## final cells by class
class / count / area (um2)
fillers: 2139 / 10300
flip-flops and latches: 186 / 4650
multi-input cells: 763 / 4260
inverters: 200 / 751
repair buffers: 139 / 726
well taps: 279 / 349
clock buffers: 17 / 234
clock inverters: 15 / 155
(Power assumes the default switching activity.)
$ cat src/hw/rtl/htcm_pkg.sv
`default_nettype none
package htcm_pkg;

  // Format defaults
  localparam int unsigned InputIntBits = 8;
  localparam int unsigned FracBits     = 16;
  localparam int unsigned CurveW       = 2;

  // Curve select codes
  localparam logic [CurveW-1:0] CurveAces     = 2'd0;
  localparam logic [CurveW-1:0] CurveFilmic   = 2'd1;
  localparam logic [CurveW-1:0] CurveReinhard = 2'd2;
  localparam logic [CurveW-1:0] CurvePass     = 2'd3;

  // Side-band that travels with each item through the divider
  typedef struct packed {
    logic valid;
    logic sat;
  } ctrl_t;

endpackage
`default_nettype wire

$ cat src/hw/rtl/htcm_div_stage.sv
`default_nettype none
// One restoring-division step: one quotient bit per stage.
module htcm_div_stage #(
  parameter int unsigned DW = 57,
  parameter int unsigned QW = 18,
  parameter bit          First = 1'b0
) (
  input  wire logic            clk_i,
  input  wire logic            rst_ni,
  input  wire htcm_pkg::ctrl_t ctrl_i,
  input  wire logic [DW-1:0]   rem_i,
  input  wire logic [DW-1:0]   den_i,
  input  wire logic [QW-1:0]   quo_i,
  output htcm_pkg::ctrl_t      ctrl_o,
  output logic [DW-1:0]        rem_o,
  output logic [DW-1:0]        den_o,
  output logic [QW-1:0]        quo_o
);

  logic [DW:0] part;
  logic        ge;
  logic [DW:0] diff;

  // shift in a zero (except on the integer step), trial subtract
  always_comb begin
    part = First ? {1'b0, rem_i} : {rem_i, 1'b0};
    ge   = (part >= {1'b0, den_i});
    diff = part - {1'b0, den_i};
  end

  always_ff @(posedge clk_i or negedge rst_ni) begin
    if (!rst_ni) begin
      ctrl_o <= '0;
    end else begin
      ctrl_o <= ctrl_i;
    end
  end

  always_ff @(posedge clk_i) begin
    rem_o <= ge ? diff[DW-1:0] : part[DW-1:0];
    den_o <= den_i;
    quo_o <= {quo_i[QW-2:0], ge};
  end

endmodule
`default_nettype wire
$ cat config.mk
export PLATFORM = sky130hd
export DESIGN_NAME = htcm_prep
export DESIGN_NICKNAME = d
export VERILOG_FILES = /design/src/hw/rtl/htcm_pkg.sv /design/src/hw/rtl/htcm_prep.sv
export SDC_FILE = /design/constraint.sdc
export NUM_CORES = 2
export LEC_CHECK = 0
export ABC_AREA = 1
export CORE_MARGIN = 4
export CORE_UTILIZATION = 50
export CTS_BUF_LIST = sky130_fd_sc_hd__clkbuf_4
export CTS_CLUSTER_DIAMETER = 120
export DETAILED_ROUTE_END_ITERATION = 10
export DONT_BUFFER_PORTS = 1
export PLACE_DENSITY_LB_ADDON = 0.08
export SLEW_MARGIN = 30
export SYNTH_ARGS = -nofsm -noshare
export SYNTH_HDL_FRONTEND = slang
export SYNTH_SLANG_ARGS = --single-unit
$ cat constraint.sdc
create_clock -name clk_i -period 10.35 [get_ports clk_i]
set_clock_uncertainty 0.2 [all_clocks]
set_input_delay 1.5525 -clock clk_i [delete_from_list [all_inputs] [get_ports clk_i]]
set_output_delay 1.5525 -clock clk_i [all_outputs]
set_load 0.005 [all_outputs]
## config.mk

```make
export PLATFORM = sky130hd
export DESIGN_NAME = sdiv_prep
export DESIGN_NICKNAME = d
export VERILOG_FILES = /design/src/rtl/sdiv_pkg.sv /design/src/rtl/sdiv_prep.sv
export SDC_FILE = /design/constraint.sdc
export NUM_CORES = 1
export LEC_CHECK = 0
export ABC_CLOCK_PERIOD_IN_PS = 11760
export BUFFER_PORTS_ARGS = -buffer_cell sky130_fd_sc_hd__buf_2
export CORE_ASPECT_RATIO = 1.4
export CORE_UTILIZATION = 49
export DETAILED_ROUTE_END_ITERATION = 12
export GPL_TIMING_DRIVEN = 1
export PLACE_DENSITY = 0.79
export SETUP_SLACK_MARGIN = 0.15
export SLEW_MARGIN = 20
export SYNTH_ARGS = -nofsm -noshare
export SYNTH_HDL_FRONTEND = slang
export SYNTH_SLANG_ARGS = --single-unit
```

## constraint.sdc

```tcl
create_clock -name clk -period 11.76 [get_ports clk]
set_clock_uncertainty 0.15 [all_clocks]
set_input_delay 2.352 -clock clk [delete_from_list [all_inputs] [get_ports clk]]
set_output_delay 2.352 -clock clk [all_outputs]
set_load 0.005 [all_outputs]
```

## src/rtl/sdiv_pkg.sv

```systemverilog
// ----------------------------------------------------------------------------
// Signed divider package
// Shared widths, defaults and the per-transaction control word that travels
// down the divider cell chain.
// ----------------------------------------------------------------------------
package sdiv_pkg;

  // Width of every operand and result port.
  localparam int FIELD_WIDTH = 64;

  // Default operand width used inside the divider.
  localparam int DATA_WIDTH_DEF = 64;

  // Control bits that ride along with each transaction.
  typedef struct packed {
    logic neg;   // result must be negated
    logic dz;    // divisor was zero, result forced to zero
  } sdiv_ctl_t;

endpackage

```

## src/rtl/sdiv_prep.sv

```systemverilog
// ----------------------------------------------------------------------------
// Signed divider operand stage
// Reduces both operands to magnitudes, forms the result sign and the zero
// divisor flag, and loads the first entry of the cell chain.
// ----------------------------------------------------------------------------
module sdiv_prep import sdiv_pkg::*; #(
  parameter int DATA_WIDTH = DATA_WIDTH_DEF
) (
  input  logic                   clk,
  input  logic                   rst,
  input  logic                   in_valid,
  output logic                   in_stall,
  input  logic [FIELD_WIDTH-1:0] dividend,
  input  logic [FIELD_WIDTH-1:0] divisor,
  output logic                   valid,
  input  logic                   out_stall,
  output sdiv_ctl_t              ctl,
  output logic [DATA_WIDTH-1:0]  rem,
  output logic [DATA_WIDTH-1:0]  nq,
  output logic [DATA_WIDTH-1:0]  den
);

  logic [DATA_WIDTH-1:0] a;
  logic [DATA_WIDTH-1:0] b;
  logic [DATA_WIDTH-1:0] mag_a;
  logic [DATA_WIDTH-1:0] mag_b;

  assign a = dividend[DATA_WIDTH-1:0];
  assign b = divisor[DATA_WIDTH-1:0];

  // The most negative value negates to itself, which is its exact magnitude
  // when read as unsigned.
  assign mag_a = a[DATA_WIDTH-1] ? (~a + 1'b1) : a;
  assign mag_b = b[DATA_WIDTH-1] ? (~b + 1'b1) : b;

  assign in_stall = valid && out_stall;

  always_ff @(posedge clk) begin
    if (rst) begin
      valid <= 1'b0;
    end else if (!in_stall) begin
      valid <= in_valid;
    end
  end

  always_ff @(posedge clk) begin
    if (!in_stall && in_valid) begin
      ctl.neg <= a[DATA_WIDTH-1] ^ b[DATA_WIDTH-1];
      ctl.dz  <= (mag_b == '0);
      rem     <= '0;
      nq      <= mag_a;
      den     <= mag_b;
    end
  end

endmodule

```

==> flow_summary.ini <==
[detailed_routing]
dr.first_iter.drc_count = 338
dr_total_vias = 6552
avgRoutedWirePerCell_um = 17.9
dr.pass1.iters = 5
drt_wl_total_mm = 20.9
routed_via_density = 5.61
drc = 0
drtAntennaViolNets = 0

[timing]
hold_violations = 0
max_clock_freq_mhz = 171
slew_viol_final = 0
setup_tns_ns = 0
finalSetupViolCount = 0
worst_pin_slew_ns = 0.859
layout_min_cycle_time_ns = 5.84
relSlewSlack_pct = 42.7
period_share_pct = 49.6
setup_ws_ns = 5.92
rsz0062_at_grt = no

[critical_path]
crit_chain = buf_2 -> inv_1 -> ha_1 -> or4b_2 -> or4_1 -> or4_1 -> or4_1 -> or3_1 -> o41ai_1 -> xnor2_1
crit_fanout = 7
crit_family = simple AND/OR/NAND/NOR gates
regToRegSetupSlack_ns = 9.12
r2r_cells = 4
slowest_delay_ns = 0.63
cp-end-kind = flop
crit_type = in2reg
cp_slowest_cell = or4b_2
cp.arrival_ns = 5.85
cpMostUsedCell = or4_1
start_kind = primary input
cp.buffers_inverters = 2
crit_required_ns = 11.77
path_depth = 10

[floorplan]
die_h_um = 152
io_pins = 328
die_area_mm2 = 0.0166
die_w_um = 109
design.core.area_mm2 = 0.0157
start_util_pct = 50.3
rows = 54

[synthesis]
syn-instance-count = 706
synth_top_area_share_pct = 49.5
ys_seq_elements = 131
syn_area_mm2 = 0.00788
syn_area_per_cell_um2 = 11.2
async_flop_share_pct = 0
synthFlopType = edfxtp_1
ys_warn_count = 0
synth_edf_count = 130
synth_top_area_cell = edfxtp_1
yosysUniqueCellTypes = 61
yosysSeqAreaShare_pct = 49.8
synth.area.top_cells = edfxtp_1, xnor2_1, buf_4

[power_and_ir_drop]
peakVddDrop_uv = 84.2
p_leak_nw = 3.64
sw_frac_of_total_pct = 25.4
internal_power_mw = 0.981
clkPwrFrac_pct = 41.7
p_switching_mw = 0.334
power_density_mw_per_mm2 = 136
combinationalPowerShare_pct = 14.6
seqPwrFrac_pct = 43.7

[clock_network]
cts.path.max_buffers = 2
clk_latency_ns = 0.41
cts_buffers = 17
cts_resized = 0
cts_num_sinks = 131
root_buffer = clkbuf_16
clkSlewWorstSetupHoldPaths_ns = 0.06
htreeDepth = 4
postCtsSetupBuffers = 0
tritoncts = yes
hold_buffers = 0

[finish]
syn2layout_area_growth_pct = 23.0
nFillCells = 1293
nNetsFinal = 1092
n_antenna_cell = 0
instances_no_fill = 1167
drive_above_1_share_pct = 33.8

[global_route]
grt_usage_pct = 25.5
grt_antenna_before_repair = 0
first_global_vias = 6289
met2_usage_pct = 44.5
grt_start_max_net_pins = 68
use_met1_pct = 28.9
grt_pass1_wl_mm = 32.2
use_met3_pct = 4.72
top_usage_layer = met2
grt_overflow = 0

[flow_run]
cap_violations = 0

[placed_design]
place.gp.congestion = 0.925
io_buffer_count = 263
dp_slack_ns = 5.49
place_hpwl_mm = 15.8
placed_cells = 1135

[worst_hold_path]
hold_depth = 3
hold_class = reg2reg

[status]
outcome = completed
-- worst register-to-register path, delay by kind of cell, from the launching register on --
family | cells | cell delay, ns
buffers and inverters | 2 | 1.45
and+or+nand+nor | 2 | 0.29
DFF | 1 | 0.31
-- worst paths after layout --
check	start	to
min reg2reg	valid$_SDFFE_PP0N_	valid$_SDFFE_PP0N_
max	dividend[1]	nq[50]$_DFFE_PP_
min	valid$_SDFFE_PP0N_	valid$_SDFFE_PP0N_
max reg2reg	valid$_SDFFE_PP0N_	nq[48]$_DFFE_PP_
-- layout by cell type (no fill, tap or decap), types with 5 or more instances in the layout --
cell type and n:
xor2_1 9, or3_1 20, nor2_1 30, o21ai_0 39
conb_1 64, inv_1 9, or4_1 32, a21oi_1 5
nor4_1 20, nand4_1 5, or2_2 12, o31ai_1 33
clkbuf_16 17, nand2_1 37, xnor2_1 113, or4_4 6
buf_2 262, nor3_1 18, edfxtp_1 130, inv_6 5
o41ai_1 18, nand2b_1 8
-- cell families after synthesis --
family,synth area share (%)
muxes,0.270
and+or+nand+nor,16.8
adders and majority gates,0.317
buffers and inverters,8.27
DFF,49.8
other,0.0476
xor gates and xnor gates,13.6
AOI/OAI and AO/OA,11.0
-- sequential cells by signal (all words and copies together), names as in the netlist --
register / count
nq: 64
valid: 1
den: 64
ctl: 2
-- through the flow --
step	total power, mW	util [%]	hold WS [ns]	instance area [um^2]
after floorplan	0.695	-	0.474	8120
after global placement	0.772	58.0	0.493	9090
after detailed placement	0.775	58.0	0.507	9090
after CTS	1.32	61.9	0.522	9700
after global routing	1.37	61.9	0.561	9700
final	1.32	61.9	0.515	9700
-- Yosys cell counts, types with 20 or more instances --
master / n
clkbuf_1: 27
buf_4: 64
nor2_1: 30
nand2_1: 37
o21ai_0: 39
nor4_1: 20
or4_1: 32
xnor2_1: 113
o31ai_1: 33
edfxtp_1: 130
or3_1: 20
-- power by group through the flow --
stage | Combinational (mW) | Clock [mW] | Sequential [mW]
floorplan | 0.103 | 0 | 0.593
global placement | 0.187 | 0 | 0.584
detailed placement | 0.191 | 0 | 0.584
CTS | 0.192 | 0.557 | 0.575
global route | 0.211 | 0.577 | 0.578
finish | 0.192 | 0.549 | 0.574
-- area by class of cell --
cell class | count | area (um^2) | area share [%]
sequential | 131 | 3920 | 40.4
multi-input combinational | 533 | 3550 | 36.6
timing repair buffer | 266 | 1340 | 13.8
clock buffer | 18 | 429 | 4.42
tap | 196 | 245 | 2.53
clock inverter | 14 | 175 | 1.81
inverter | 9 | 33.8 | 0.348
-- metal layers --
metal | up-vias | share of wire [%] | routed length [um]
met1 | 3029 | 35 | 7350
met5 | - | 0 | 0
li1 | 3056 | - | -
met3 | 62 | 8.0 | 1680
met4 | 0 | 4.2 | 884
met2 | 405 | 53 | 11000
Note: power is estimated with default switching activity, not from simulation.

Your objective: Some lines above hold the word "zero". Copy all of them.

Written answer:
  // shift in a zero (except on the integer step), trial subtract
    logic dz;    // divisor was zero, result forced to zero
// Reduces both operands to magnitudes, forms the result sign and the zero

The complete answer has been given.